Prompt
Among the records, which lines hold the word "first"? Pick them out.

Collected data entries:
What follows belongs to an exercise in optimizing a design on an open flow for small area, a short achievable clock period and few clock cycles; a production flow would make more cautious choices. Where RTL was checked, it was by simulation tests only, not by an equivalence proof against the original. Power and IR drop assume default switching activity.

==> module rope_sim_top, before the edit <==
module rope_sim_top (
    input  logic                            clk,
    input  logic                            reset,
    input  logic                            cmd_valid,
    input  logic                            cmd_op,
    input  logic signed [31:0]              cmd_x,
    input  logic signed [31:0]              cmd_y,
    output logic                            cmd_credit,
    output logic                            out_valid,
    output logic [$clog2(8)-1:0]  out_node,
    output logic signed [31:0]              out_x,
    output logic signed [31:0]              out_y,
    output logic                            out_last,
    input  logic                            out_credit
);
    localparam logic [31:0] REST   = 32'sh000A_0000;
    localparam logic [31:0] GRAV   = 32'sh0000_4CCC;
    localparam logic [31:0] BASE_X = 32'sh00C8_0000;
    localparam int          W      = 21;
    logic [2:0]  ph;         
    logic        fresh;      
    logic        act;        
    logic        pend;       
    logic [2:0]  nn;         
    logic        stp_r;      
    logic [2:0]  cc;         
    logic        p0, p1;     
    logic        v_l;        
    logic        l0;         
    logic        l1;         
    logic        v_o;        
    logic        crd_o;      
    logic [2:0]  node_o;     
    logic        last_o;
    logic        issue;
    logic        done7;
    assign issue = (act || stp_r) && (ph == nn) && (cc != 3'd0);
    assign done7 = issue && (nn == 3'd7);
    logic       act_n, stp_n;
    logic [2:0] nn_n, cc_n;
    assign stp_n = cmd_valid && !cmd_op;
    assign nn_n  = issue ? nn + 3'd1 : nn;
    assign cc_n  = cc - {2'b00, issue} + {2'b00, out_credit};
    assign act_n = !act ? stp_r : (done7 ? (pend || stp_r) : 1'b1);
    always_ff @(posedge clk) begin
        if (reset) begin
            ph     <= 3'd6;
            fresh  <= 1'b1;
            act    <= 1'b0;
            pend   <= 1'b0;
            nn     <= '0;
            stp_r  <= 1'b0;
            cc     <= 3'(4);
            p0     <= 1'b0;
            p1     <= 1'b0;
            v_l    <= 1'b0;
            l0     <= 1'b0;
            l1     <= 1'b0;
            v_o    <= 1'b0;
            crd_o  <= 1'b0;
            node_o <= '0;
            last_o <= 1'b0;
        end else begin
            ph     <= ph + 3'd1;
            if (ph == 3'd4) begin
                fresh <= 1'b0;
            end
            stp_r  <= cmd_valid && !cmd_op;
            cc     <= cc_n;
            p0     <= (ph == 3'd7);
            p1     <= (ph == 3'd0);
            v_l    <= issue;
            l0     <= issue && (nn == 3'd0);
            l1     <= issue && (nn == 3'd1);
            v_o    <= v_l;
            node_o <= ph - 3'd1;
            last_o <= v_l && (ph == 3'd0);
            crd_o  <= (cmd_valid && cmd_op) ||
                      ((act_n || stp_n) && (ph + 3'd1 == nn_n) && (nn_n == 3'd0) && (cc_n != 3'd0));
            nn     <= nn_n;
            act    <= act_n;
            if (act && done7) begin
                pend <= 1'b0;
            end else if (act && stp_r) begin
                pend <= 1'b1;
            end
        end
    end
    assign cmd_credit = crd_o;
    logic [31:0] ax, ay;
    always_ff @(posedge clk) begin
        if (reset) begin
            ax <= BASE_X;
            ay <= '0;
        end else if (cmd_valid && cmd_op) begin
            ax <= cmd_x;
            ay <= cmd_y;
        end
    end
    logic [W-1:0] rax [8];
    logic [W-1:0] rbx [8];
    logic [W-1:0] ray [8];
    logic [W-1:0] rby [8];
    logic [2:0]   ph_in;
    logic [W-1:0] x_init, y_init;
    assign ph_in = reset ? 3'd6 : ph + 3'd1;
    always_comb begin
        case (ph_in)
            3'd0:    begin x_init = W'(BASE_X >> W); y_init = W'(REST >> W); end
            3'd1:    begin x_init = BASE_X[W-1:0];   y_init = REST[W-1:0];   end
            default: begin x_init = '0;              y_init = REST[W-1:0];   end
        endcase
    end
    function automatic logic [31:0] ext(input logic uns, input logic [W-1:0] v);
        ext = {{(32-W){v[W-1] && !uns}}, v};
    endfunction
    function automatic logic [31:0] acc3(input logic [31:0] base, input logic [31:0] a,
                                         input logic [31:0] b);
        logic [31:0] a2, nb, s, c;
        a2 = a << 1;
        nb = ~b;
        s  = base ^ a2 ^ nb;
        c  = (base & a2) | (base & nb) | (a2 & nb);
        acc3 = s + {c[30:0], 1'b1};
    endfunction
    logic [31:0] nx, ny;
    logic [31:0] nx_base, ny_base;
    always_comb begin
        if (p0) begin
            nx_base = '0;
            ny_base = '0;
        end else if (p1) begin
            nx_base = {nx[10:0], 21'd0};
            ny_base = {ny[10:0], 21'd0} | GRAV;
        end else begin
            nx_base = nx;
            ny_base = ny;
        end
    end
    always_ff @(posedge clk) begin
        if (issue) begin
            nx <= acc3(nx_base, ext(p1, rax[0]), ext(p1, rbx[0]));
            ny <= acc3(ny_base, ext(p1, ray[0]), ext(p1, rby[0]));
        end
    end
    logic [31:0] fx, fy;
    function automatic logic sgn(input logic [31:0] n, input logic [31:0] f, input logic [31:0] k);
        logic [31:0] s, c, t;
        s = n ^ ~f ^ k;
        c = (n & ~f) | (n & k) | (~f & k);
        t = s + {c[30:0], 1'b1};
        sgn = t[31];
    endfunction
    function automatic logic [1:0] clamp_sel(input logic [31:0] n, input logic [31:0] f);
        logic s0, s1, s2;
        s0 = sgn(n, f, 32'd0);
        s1 = sgn(n, f, 32'd0 - REST - 32'd1);
        s2 = sgn(n, f, REST);
        clamp_sel = {!s0 && !s1, s0 && s2};
    endfunction
    logic [1:0]   sx, sy;
    logic [W-1:0] dx, dy;       
    logic [31:0]  fx_n, fy_n;   
    logic [W-1:0] cx, cy;       
    assign sx = clamp_sel(nx, fx);
    assign sy = clamp_sel(ny, fy);
    assign dx = nx[W-1:0] - fx[W-1:0];
    assign dy = ny[W-1:0] - fy[W-1:0];
    always_comb begin
        fx_n = sx[1] ? fx + REST : (sx[0] ? fx - REST : nx);
        fy_n = sy[1] ? fy + REST : (sy[0] ? fy - REST : ny);
        if (l1) begin
            cx = fx_n[W-1:0];
            cy = fy_n[W-1:0];
        end else begin
            cx = sx[1] ? REST[W-1:0] : (sx[0] ? W'(-REST) : dx);
            cy = sy[1] ? REST[W-1:0] : (sy[0] ? W'(-REST) : dy);
        end
    end
    always_ff @(posedge clk) begin
        if (v_l) begin
            if (l0) begin
                fx <= ax;
                fy <= ay;
            end else begin
                fx <= fx_n;
                fy <= fy_n;
            end
        end
    end
    always_ff @(posedge clk) begin
        for (int k = 1; k < 7; k++) begin
            rax[k] <= rax[k+1];
            ray[k] <= ray[k+1];
            rbx[k] <= rbx[k+1];
            rby[k] <= rby[k+1];
        end
        if (reset || fresh) begin
            rax[0] <= x_init;
            rbx[0] <= x_init;
            ray[0] <= y_init;
            rby[0] <= y_init;
        end else begin
            rax[0] <= rax[1];
            rbx[0] <= rbx[1];
            ray[0] <= ray[1];
            rby[0] <= rby[1];
        end
        rbx[7] <= issue ? rax[0] : rbx[0];
        rby[7] <= issue ? ray[0] : rby[0];
        rax[7] <= rax[0];
        ray[7] <= ray[0];
        if (v_l && !l0) begin
            rax[6] <= cx;
            ray[6] <= cy;
        end
        if (v_l && l1) begin
            rax[5] <= W'(fx_n[31:W]);
            ray[5] <= W'(fy_n[31:W]);
        end
    end
    assign out_valid = v_o;
    assign out_node  = node_o;
    assign out_last  = last_o;
    assign out_x     = fx;
    assign out_y     = fy;
endmodule
Settings: LEC_CHECK=0, ABC_CLOCK_PERIOD_IN_PS=4000, CAP_MARGIN=20, CORE_MARGIN=2, CORE_UTILIZATION=55, SETUP_SLACK_MARGIN=5, SLEW_MARGIN=20; clock period 11.0 ns.
standard.sh (not shown) runs the stock make flow with config.mk's settings and CLKGATE_MAP_FILE= SYNTH_SCRIPT=/design/flow/synth_recipe.tcl, a recipe that flattens the netlist after the stock synthesis.
==> flow/flow/run.sh <==
#!/bin/bash
set -euo pipefail
MARGIN=6.5
bash standard.sh synth > synth.log 2>&1
sed -e "s/SETUP_SLACK_MARGIN=[0-9.]*/SETUP_SLACK_MARGIN=${MARGIN} BUFFER_PORTS_ARGS='-buffer_cell sky130_fd_sc_hd__buf_2'/" standard.sh > layout.sh
bash layout.sh finish > layout.log 2>&1
Edit:
--- a/flow/design.v
+++ b/flow/design.v
@@ -401,9 +401,21 @@
     logic [31:0] fx, fy;
     function automatic logic sgn(input logic [31:0] n, input logic [31:0] f, input logic [31:0] k);
-        logic [31:0] s, c, t;
+        logic [31:0] s, c, a, b;
+        logic [31:0] g, t;
         s = n ^ ~f ^ k;
         c = (n & ~f) | (n & k) | (~f & k);
-        t = s + {c[30:0], 1'b1};
-        sgn = t[31];
+        a = s;
+        b = {c[30:0], 1'b1};
+        g = a & b;
+        t = a | b;
+        for (int lv = 0; lv < 5; lv++) begin
+            for (int j = 30; j >= 0; j--) begin
+                if (j - (1 << lv) >= 0) begin
+                    g[j] = g[j] | (t[j] & g[j - (1 << lv)]);
+                    t[j] = t[j] & t[j - (1 << lv)];
+                end
+            end
+        end
+        sgn = a[31] ^ b[31] ^ g[30];
     endfunction
     function automatic logic [1:0] clamp_sel(input logic [31:0] n, input logic [31:0] f);
Outcome:
- The changed run finished clean
- power shrinks by a few percent
- setup slack hardly moves
- non-clock buffer count shrinks by 17
- cell area shrinks by a few percent
- fmax hardly moves
- synthesized cell count shrinks slightly
- routed wire length grows slightly
- final cell count shrinks by a few percent
Testbench counts after the change, summed over its fixed seeds: cycles 12,976.
For the first run of this note, only the layout was checked, not whether the RTL still works.

-- static timing again, ports no longer ideal --
The flow's constraints put no driver on any port. The routed layouts listed below were extracted and timed again, unchanged, in two steps.
Step 1 sets driving cells, clkbuf_16 on the clock port and buf_2 on the other inputs (assumed; they add their load-dependent delay and slew).
Step 2 times the ports against the registers' clock, not the clock port: input delays grow and output delays shrink by t, the midpoint of the rising clock arrivals with the driver on.
Slacks: ideal / step 1 / step 2; pairs: ideal / step 1.
| run | shift t [ns] | setup WS [ns] | clock arrival spread, ns |
|---|---|---|---|
| the first run | 0.722 | 6.599 / 6.599 / 6.491 | 0.052 / 0.052 |
| the second run | 0.695 | 6.598 / 6.598 / 6.598 | 0.030 / 0.030 |
After both steps every run listed still meets setup and hold. For the first run, which loses most, drivers alone change the setup slack by 0.000 ns; drivers and shift together by -0.108 ns.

Exercise solution
For the first run of this note, only the layout was checked, not whether the RTL still works.
| the first run | 0.722 | 6.599 / 6.599 / 6.491 | 0.052 / 0.052 |
After both steps every run listed still meets setup and hold. For the first run, which loses most, drivers alone change the setup slack by 0.000 ns; drivers and shift together by -0.108 ns.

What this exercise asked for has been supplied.